By Sal Bommarito
The furor about an impending Iran nuclear deal continues to grow. President Obama is lobbying Americans to gain their support for his “outline.” He even summoned one of his primary apologists, Tom Friedman of the New York Times, to the White House for a chat about the deal. He wrote a follow-up article after his meeting with the president. Click here to get Friedman’s take on the controversy.
There are many things about the negotiations with Iran that are suspicious and should cause any experienced negotiator to be skeptical. One is related to the negotiating strategy of the U.S. From my vantage point, the U.S. has most of the bargaining chips, yet it appears that American negotiators have been too quick to capitulate to Iranian demands. One could reasonably ask whether this is about American security or Obama’s legacy.
A most important factor should be the state of Iran’s economy. It is in free fall because of United Nations and U.S. sanctions coupled with a significant decline in oil prices. Waiting or stalling would increase the pressure on Iran as its citizens experience the sting of economic turmoil.
When one party in a negotiation has such a powerful advantage, he must capitalize on it. Instead, the U.S. indicated it would end sanctions relating to the nuclear issue, which would increase Iran’s revenues. With more cash flow, it will surely accelerate its nuclear program and supplement its reign of terror in the Middle East. Perhaps, the president should look back at Ronald Reagan’s dealings with the Soviet Union. He successfully implemented a strategy that virtually bankrupted Russian thereby ending the Cold War.
The negotiations have been one-sided. Iran gets to keep its nuclear infrastructure and too much enriched uranium, which will enable it to produce a weapon in ten years, or earlier if Iran violates the terms of a treaty. The U.S. receives a “theoretical” delay of one year in the ability of Iran to build a nuclear weapon. [I wonder how the hell that calculation was made.] Additionally, Iran is supposedly giving inspectors unfettered access to its nuclear operations to ensure compliance to a treaty. We all know hour cooperative Iran has been over the years in this regard.

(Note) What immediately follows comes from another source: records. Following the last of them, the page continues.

## src/rtl/stb_pkg.sv

```systemverilog
package stb_pkg;

    // Number of low address bits that select a byte inside a word.
    localparam int unsigned BYTE_OFS_W = 2;

    // Slot holding the entry of a given age, where age 0 is the youngest
    // (just behind the tail pointer) and age depth-1 the oldest.
    function automatic int unsigned slot_at_age(
        input int unsigned tail,
        input int unsigned age,
        input int unsigned depth
    );
        return (tail + depth - 1 - age) % depth;
    endfunction

endpackage

```

## src/rtl/stb_occupancy.sv

```systemverilog
module stb_occupancy #(
    parameter int unsigned DEPTH = 4,
    localparam int unsigned PW = (DEPTH > 1) ? $clog2(DEPTH) : 1,
    localparam int unsigned CW = $clog2(DEPTH + 1)
) (
    input  logic          clk,
    input  logic          rst,
    input  logic          push,
    input  logic          pop,
    output logic [PW-1:0] head_ptr,
    output logic [PW-1:0] tail_ptr,
    output logic [CW-1:0] count,
    output logic          full,
    output logic          empty
);

    localparam logic [PW-1:0] LAST_SLOT = PW'(DEPTH - 1);
    localparam logic [CW-1:0] FULL_CNT  = CW'(DEPTH);

    logic [PW-1:0] head_q, tail_q;
    logic [CW-1:0] count_q;

    always_ff @(posedge clk) begin
        if (rst) begin
            head_q  <= '0;
            tail_q  <= '0;
            count_q <= '0;
        end else begin
            if (push) begin
                tail_q <= (tail_q == LAST_SLOT) ? '0 : tail_q + 1'b1;
            end
            if (pop) begin
                head_q <= (head_q == LAST_SLOT) ? '0 : head_q + 1'b1;
            end
            unique case ({push, pop})
                2'b10:   count_q <= count_q + 1'b1;
                2'b01:   count_q <= count_q - 1'b1;
                default: count_q <= count_q;
            endcase
        end
    end

    assign head_ptr = head_q;
    assign tail_ptr = tail_q;
    assign count    = count_q;
    assign full     = (count_q == FULL_CNT);
    assign empty    = (count_q == '0);

endmodule

```

## src/rtl/stb_slots.sv

```systemverilog
module stb_slots #(
    parameter int unsigned DEPTH  = 4,
    parameter int unsigned ADDR_W = 32,
    parameter int unsigned DATA_W = 32,
    localparam int unsigned PW = (DEPTH > 1) ? $clog2(DEPTH) : 1
) (
    input  logic                          clk,
    input  logic                          rst,
    input  logic                          push,
    input  logic                          pop,
    input  logic [PW-1:0]                 wr_ptr,
    input  logic [PW-1:0]                 rd_ptr,
    input  logic [ADDR_W-1:0]             wr_addr,
    input  logic [DATA_W-1:0]             wr_data,
    output logic [DEPTH-1:0]              slot_valid,
    output logic [DEPTH-1:0][ADDR_W-1:0]  slot_addr,
    output logic [DEPTH-1:0][DATA_W-1:0]  slot_data
);

    for (genvar s = 0; s < DEPTH; s++) begin : g_slot
        logic is_wr, is_rd;
        assign is_wr = push && (wr_ptr == PW'(s));
        assign is_rd = pop  && (rd_ptr == PW'(s));

        // Occupancy flag: set on write, cleared when drained.
        always_ff @(posedge clk) begin
            if (rst) begin
                slot_valid[s] <= 1'b0;
            end else if (is_wr) begin
                slot_valid[s] <= 1'b1;
            end else if (is_rd) begin
                slot_valid[s] <= 1'b0;
            end
        end

        // Payload needs no reset: it is only looked at while the flag is set.
        always_ff @(posedge clk) begin
            if (is_wr) begin
                slot_addr[s] <= wr_addr;
                slot_data[s] <= wr_data;
            end
        end
    end

endmodule

```

## src/rtl/stb_youngest.sv

```systemverilog
module stb_youngest
    import stb_pkg::*;
#(
    parameter int unsigned DEPTH  = 4,
    parameter int unsigned ADDR_W = 32,
    parameter int unsigned DATA_W = 32,
    localparam int unsigned PW = (DEPTH > 1) ? $clog2(DEPTH) : 1
) (
    input  logic [PW-1:0]                 tail_ptr,
    input  logic [DEPTH-1:0]              slot_valid,
    input  logic [DEPTH-1:0][ADDR_W-1:0]  slot_addr,
    input  logic [DEPTH-1:0][DATA_W-1:0]  slot_data,
    input  logic [ADDR_W-1:0]             key,
    output logic                          hit,
    output logic [DATA_W-1:0]             hit_data
);

    logic [DEPTH-1:0] match_vec;

    // One word-address comparator per slot.
    for (genvar s = 0; s < DEPTH; s++) begin : g_cmp
        assign match_vec[s] = slot_valid[s] &&
            (slot_addr[s][ADDR_W-1:BYTE_OFS_W] == key[ADDR_W-1:BYTE_OFS_W]);
    end

    // Walk from the oldest age to the youngest; a later match overrides an
    // earlier one, so the entry nearest the tail wins.
    logic [PW-1:0] idx;
    always_comb begin
        hit      = 1'b0;
        hit_data = '0;
        idx      = '0;
        for (int k = DEPTH - 1; k >= 0; k--) begin
            idx = PW'(slot_at_age(32'(tail_ptr), k, DEPTH));
            if (match_vec[idx]) begin
                hit      = 1'b1;
                hit_data = slot_data[idx];
            end
        end
    end

endmodule

```

## src/rtl/store_buffer_q.sv

```systemverilog
module store_buffer_q #(
    parameter int unsigned DEPTH  = 4,
    parameter int unsigned ADDR_W = 32,
    parameter int unsigned DATA_W = 32
) (
    input  logic              clk,
    input  logic              rst,
    input  logic              enq_valid,
    output logic              enq_ready,
    input  logic [ADDR_W-1:0] enq_addr,
    input  logic [DATA_W-1:0] enq_data,
    input  logic [ADDR_W-1:0] srch_addr,
    output logic              srch_hit,
    output logic [DATA_W-1:0] srch_data,
    output logic              head_valid,
    output logic [ADDR_W-1:0] head_addr,
    output logic [DATA_W-1:0] head_data,
    input  logic              deq
);

    localparam int unsigned PW = (DEPTH > 1) ? $clog2(DEPTH) : 1;
    localparam int unsigned CW = $clog2(DEPTH + 1);

    logic [PW-1:0] head_ptr, tail_ptr;
    logic [CW-1:0] occ_count;
    logic          full, empty;
    logic          push, pop;

    logic [DEPTH-1:0]             slot_valid;
    logic [DEPTH-1:0][ADDR_W-1:0] slot_addr;
    logic [DEPTH-1:0][DATA_W-1:0] slot_data;

    // Ready depends only on fullness, never on the dequeue input.
    assign enq_ready  = !full;
    assign head_valid = !empty;
    assign push       = enq_valid && !full;
    assign pop        = deq && !empty;

    stb_occupancy #(.DEPTH(DEPTH)) u_occ (
        .clk      (clk),
        .rst      (rst),
        .push     (push),
        .pop      (pop),
        .head_ptr (head_ptr),
        .tail_ptr (tail_ptr),
        .count    (occ_count),
        .full     (full),
        .empty    (empty)
    );

    stb_slots #(.DEPTH(DEPTH), .ADDR_W(ADDR_W), .DATA_W(DATA_W)) u_slots (
        .clk        (clk),
        .rst        (rst),
        .push       (push),
        .pop        (pop),
        .wr_ptr     (tail_ptr),
        .rd_ptr     (head_ptr),
        .wr_addr    (enq_addr),
        .wr_data    (enq_data),
        .slot_valid (slot_valid),
        .slot_addr  (slot_addr),
        .slot_data  (slot_data)
    );

    stb_youngest #(.DEPTH(DEPTH), .ADDR_W(ADDR_W), .DATA_W(DATA_W)) u_search (
        .tail_ptr   (tail_ptr),
        .slot_valid (slot_valid),
        .slot_addr  (slot_addr),
        .slot_data  (slot_data),
        .key        (srch_addr),
        .hit        (srch_hit),
        .hit_data   (srch_data)
    );

    assign head_addr = slot_addr[head_ptr];
    assign head_data = slot_data[head_ptr];

endmodule

```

The U.S. has important allies in the Middle East that have been disappointed too often. The Iran deal has made the group even more reticent about the Obama administration. A nuclear deal with our most despised enemy in the region is being negotiated as our friends, such as Saudi Arabia, Turkey, Israel and the Gulf States object.
It is doubtful that a treaty will stop Iran from moving forward with a plan to build a nuclear weapon. So, other Middle East countries will surely insist on a similar right to initiate a nuclear program. The Iran deal will be the impetus for a regional arms race, a phenomenon that will make the area that much more unstable.

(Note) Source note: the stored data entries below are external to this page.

### src/rtl/hsw_conn_ctrl.sv
module hsw_conn_ctrl
    import hsw_pkg::*;
#(
    parameter int CLK_FREQ_HZ = 100_000_000,
    parameter int IDLE_US     = 120,
    parameter int INIT_US     = 50,
    parameter int SYNC_STAGES = 2
) (
    input  logic clk,
    input  logic rst_n,
    input  logic supply_ok_i,
    input  logic en_i,
    input  logic bp_sda_i,
    input  logic bp_scl_i,
    input  logic cd_sda_i,
    input  logic cd_scl_i,
    output logic link_o,
    output logic prechg_o,
    output logic accel_o,
    output logic ready_o
);
    localparam int CYC_PER_US  = CLK_FREQ_HZ / 1_000_000;
    localparam int IDLE_CYCLES = CYC_PER_US * IDLE_US;
    localparam int INIT_CYCLES = CYC_PER_US * INIT_US;

    logic [IN_W-1:0] raw_in;
    logic [IN_W-1:0] syn_in;
    logic            armed;
    logic            qual;
    logic            card_high;

    assign raw_in = {supply_ok_i, en_i, bp_sda_i, bp_scl_i, cd_sda_i, cd_scl_i};

    hsw_sync #(
        .WIDTH  (IN_W),
        .STAGES (SYNC_STAGES)
    ) u_sync (
        .clk   (clk),
        .rst_n (rst_n),
        .d_i   (raw_in),
        .q_o   (syn_in)
    );

    assign card_high = syn_in[IDX_CDSDA] && syn_in[IDX_CDSCL];

    hsw_bus_watch #(
        .IDLE_CYCLES (IDLE_CYCLES)
    ) u_watch (
        .clk         (clk),
        .rst_n       (rst_n),
        .arm_i       (armed),
        .sda_i       (syn_in[IDX_BPSDA]),
        .scl_i       (syn_in[IDX_BPSCL]),
        .qualified_o (qual)
    );

    hsw_fsm #(
        .INIT_CYCLES (INIT_CYCLES)
    ) u_fsm (
        .clk         (clk),
        .rst_n       (rst_n),
        .supply_ok_i (syn_in[IDX_SUPPLY]),
        .en_i        (syn_in[IDX_EN]),
        .qual_i      (qual),
        .card_high_i (card_high),
        .armed_o     (armed),
        .link_o      (link_o),
        .prechg_o    (prechg_o),
        .accel_o     (accel_o),
        .ready_o     (ready_o)
    );

    a_r3_join_needs_qual: assert property (@(posedge clk) disable iff (!rst_n)
        $rose(link_o) |-> $past(qual));

    a_r5_linked_outputs: assert property (@(posedge clk) disable iff (!rst_n)
        $rose(link_o) |-> ready_o && accel_o && !prechg_o);

endmodule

Some facts about Iran are indisputable. It hates America. In fact, its ayatollahs are regularly leading chants of “Death to America.” Iran similarly despises Sunnis and non-Muslims, as compared to ISIS, which abhors Shiites, non-Muslims and non-Arabs. Iran continually supports terrorist groups that have destabilized Sunni regimes. Yemen is the latest insurgency sponsored by Iran. Israel insists that a nuclear Iran is an existential threat to its survival. There should be no doubt about this given that Iranian leaders have said they want to obliterate the State of Israel. And so the big questions are why would the U.S. engage our mortal enemy, and for a nuclear weapon, no less? And, what does Obama expect to gain from this adventure?
And then, there is the critical issue of Iran’s compliance with the terms of the treaty. Most people are not comforted by Obama’s assurances that the U.S. can or will stop Iran anytime in the future from building a nuclear weapon. He said the U.S. spends $600 billion on defense each year while Iran spends only $30 billion. So, why should Americans or Sunni Arabs worry?

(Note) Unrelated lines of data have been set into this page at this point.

File: src/rtl/awd_window_match.sv
module awd_window_match #(
    parameter int ADDR_W     = 32,
    parameter int DEC_BITS   = 20,
    parameter bit TRANS_IMPL = 1'b1
) (
    input  logic [ADDR_W-1:0]   addr_i,
    input  logic                io_i,
    input  logic [DEC_BITS-1:0] base_i,
    input  logic [DEC_BITS-1:0] mask_i,
    input  logic [DEC_BITS-1:0] xlat_i,
    input  logic                xlat_en_i,
    input  logic                space_i,
    output logic                hit_o,
    output logic [ADDR_W-1:0]   addr_o
);

    localparam int LOW_W = ADDR_W - DEC_BITS;
    localparam logic [DEC_BITS-1:0] DEC_LSB = DEC_BITS'(1);

    logic [DEC_BITS-1:0] upper;
    logic [DEC_BITS-1:0] eff_mask;
    logic [DEC_BITS-1:0] new_upper;

    assign upper    = addr_i[ADDR_W-1 -: DEC_BITS];
    // Memory windows never compare the lowest decoded bit.
    assign eff_mask = space_i ? mask_i : (mask_i & ~DEC_LSB);
    assign hit_o    = (eff_mask != '0) && (space_i == io_i)
                    && (((upper ^ base_i) & eff_mask) == '0);

    if (TRANS_IMPL) begin : g_xlat
        assign new_upper = xlat_en_i ? ((upper & ~eff_mask) | (xlat_i & eff_mask))
                                     : upper;
    end else begin : g_pass
        logic unused_xlat;
        assign unused_xlat = &{1'b0, xlat_i, xlat_en_i};
        assign new_upper   = upper;
    end

    assign addr_o = {new_upper, addr_i[LOW_W-1:0]};

endmodule

File: src/rtl/awd_prio_pick.sv
module awd_prio_pick #(
    parameter int NUM_WIN = 6,
    parameter int WIN_W   = 3
) (
    input  logic [NUM_WIN-1:0] hits_i,
    output logic [NUM_WIN-1:0] onehot_o,
    output logic [WIN_W-1:0]   idx_o,
    output logic               any_o
);

    always_comb begin
        onehot_o = '0;
        idx_o    = '0;
        for (int w = NUM_WIN - 1; w >= 0; w--) begin
            if (hits_i[w]) begin
                onehot_o    = '0;
                onehot_o[w] = 1'b1;
                idx_o       = WIN_W'(w);
            end
        end
    end

    assign any_o = |hits_i;

endmodule

File: src/rtl/awd_decoder.sv
module awd_decoder
    import awd_pkg::*;
#(
    parameter int NUM_WIN    = 6,
    parameter int ADDR_W     = 32,
    parameter int DEC_BITS   = 20,
    parameter bit TRANS_IMPL = 1'b1,
    parameter int WIN_W      = (NUM_WIN > 1) ? $clog2(NUM_WIN) : 1,
    parameter int WDATA_W    = (DEC_BITS < 2) ? 2 : DEC_BITS,
    parameter logic [NUM_WIN*DEC_BITS-1:0] DEF_BASE  = '0,
    parameter logic [NUM_WIN*DEC_BITS-1:0] DEF_MASK  = {NUM_WIN{~DEC_BITS'(15)}},
    parameter logic [NUM_WIN*DEC_BITS-1:0] DEF_XLAT  = '0,
    parameter logic [NUM_WIN-1:0]          DEF_TEN   = '0,
    parameter logic [NUM_WIN-1:0]          DEF_SPACE = '0
) (
    input  logic               clk,
    input  logic               rst_n,
    input  logic               cfg_we,
    input  logic [WIN_W-1:0]   cfg_win,
    input  logic [1:0]         cfg_field,
    input  logic [WDATA_W-1:0] cfg_wdata,
    input  logic               req_valid,
    input  logic [ADDR_W-1:0]  req_addr,
    input  logic               req_io,
    input  logic [1:0]         lat_sel,
    output logic               req_ready,
    output logic               dec_valid,
    output logic               hit_any,
    output logic [NUM_WIN-1:0] hit_vec,
    output logic [WIN_W-1:0]   hit_idx,
    output logic [ADDR_W-1:0]  out_addr
);

    logic [NUM_WIN*DEC_BITS-1:0] base_w, mask_w, xlat_w;
    logic [NUM_WIN-1:0]          ten_w, space_w;
    logic [NUM_WIN-1:0]          raw_hits;
    logic [ADDR_W-1:0]           xaddr [NUM_WIN];
    logic [NUM_WIN-1:0]          pick_vec;
    logic [WIN_W-1:0]            pick_idx;
    logic                        pick_any;
    logic [ADDR_W-1:0]           sel_addr;

    awd_window_regs #(
        .NUM_WIN(NUM_WIN), .DEC_BITS(DEC_BITS), .WIN_W(WIN_W), .WDATA_W(WDATA_W),
        .DEF_BASE(DEF_BASE), .DEF_MASK(DEF_MASK), .DEF_XLAT(DEF_XLAT),
        .DEF_TEN(DEF_TEN), .DEF_SPACE(DEF_SPACE)
    ) i_regs (
        .clk(clk), .rst_n(rst_n), .cfg_we(cfg_we), .cfg_win(cfg_win),
        .cfg_field(cfg_field), .cfg_wdata(cfg_wdata),
        .base_o(base_w), .mask_o(mask_w), .xlat_o(xlat_w),
        .ten_o(ten_w), .space_o(space_w)
    );

    for (genvar w = 0; w < NUM_WIN; w++) begin : g_match
        awd_window_match #(
            .ADDR_W(ADDR_W), .DEC_BITS(DEC_BITS), .TRANS_IMPL(TRANS_IMPL)
        ) i_match (
            .addr_i(req_addr), .io_i(req_io),
            .base_i(base_w[w*DEC_BITS +: DEC_BITS]),
            .mask_i(mask_w[w*DEC_BITS +: DEC_BITS]),
            .xlat_i(xlat_w[w*DEC_BITS +: DEC_BITS]),
            .xlat_en_i(ten_w[w]), .space_i(space_w[w]),
            .hit_o(raw_hits[w]), .addr_o(xaddr[w])
        );
    end

    awd_prio_pick #(.NUM_WIN(NUM_WIN), .WIN_W(WIN_W)) i_prio (
        .hits_i(raw_hits), .onehot_o(pick_vec), .idx_o(pick_idx), .any_o(pick_any)
    );

    always_comb begin
        sel_addr = req_addr;
        for (int w = 0; w < NUM_WIN; w++) begin
            if (pick_vec[w]) sel_addr = xaddr[w];
        end
    end

    typedef struct packed {
        logic               busy;
        logic [1:0]         left;
        logic               vld;
        logic               any;
        logic [NUM_WIN-1:0] vec;
        logic [WIN_W-1:0]   idx;
        logic [ADDR_W-1:0]  addr;
    } state_t;

    state_t st_d, st_q;

    always_comb begin
        st_d     = st_q;
        st_d.vld = 1'b0;
        if (!st_q.busy) begin
            if (req_valid) begin
                st_d.busy = 1'b1;
                st_d.left = (lat_sel == 2'd0) ? 2'd0 : (lat_sel - 2'd1);
                st_d.any  = pick_any;
                st_d.vec  = pick_vec;
                st_d.idx  = pick_idx;
                st_d.addr = sel_addr;
            end
        end else if (st_q.left == 2'd0) begin
            st_d.busy = 1'b0;
            st_d.vld  = 1'b1;
        end else begin
            st_d.left = st_q.left - 2'd1;
        end
    end

    always_ff @(posedge clk or negedge rst_n) begin
        if (!rst_n) st_q <= '0;
        else        st_q <= st_d;
    end

    assign req_ready = !st_q.busy;
    assign dec_valid = st_q.vld;
    assign hit_any   = st_q.any;
    assign hit_vec   = st_q.vec;
    assign hit_idx   = st_q.idx;
    assign out_addr  = st_q.addr;

    // Checker-only count of consecutive busy cycles.
    logic [2:0] busy_run_q;
    always_ff @(posedge clk or negedge rst_n) begin
        if (!rst_n)         busy_run_q <= '0;
        else if (!req_ready) busy_run_q <= busy_run_q + 3'd1;
        else                busy_run_q <= '0;
    end

    // acceptance makes the decoder busy on the next cycle
    p_accept_busy_r8: assert property (@(posedge clk) disable iff (!rst_n)
        (req_valid && req_ready) |=> !req_ready);

    // the result strobe lasts a single cycle
    p_pulse_r8: assert property (@(posedge clk) disable iff (!rst_n)
        dec_valid |=> !dec_valid);

    // no more than three wait states
    p_wait_bound_r8: assert property (@(posedge clk) disable iff (!rst_n)
        busy_run_q <= 3'd3);

    // delivered winner is one-hot and agrees with the any-hit flag
    p_onehot_r5: assert property (@(posedge clk) disable iff (!rst_n)
        dec_valid |-> ($onehot0(hit_vec) && (hit_any == (hit_vec != '0))));

    // the held result is frozen while waiting
    p_snapshot_r11: assert property (@(posedge clk) disable iff (!rst_n)
        !req_ready |=> ($stable(out_addr) && $stable(hit_vec) && $stable(hit_idx)));

endmodule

This bluster is meaningless unless Iran is convinced that the U.S. will actually enforce the treaty. Previous “lines in the sand” drawn by Obama have been empty threats (consider Syria). It is highly unlikely that Obama will dispatch bombers to Iran if it violates the treaty. Once Iran has a nuke, it will be too late and the region will be permanently destabilized.
Unlike many other situations, the U.S. has options. A better tactic would be to stall and allow financial events to destroy the Iranian economy. Another is for Obama to caucus with Congress to test his decisions before signing a treaty. I, for one, would feel much safer if Congress endorses his plan given its current level of skepticism. I do not believe the president should take such an important step without more eyes on the deal. After all, it’s a nuclear weapon we are talking about.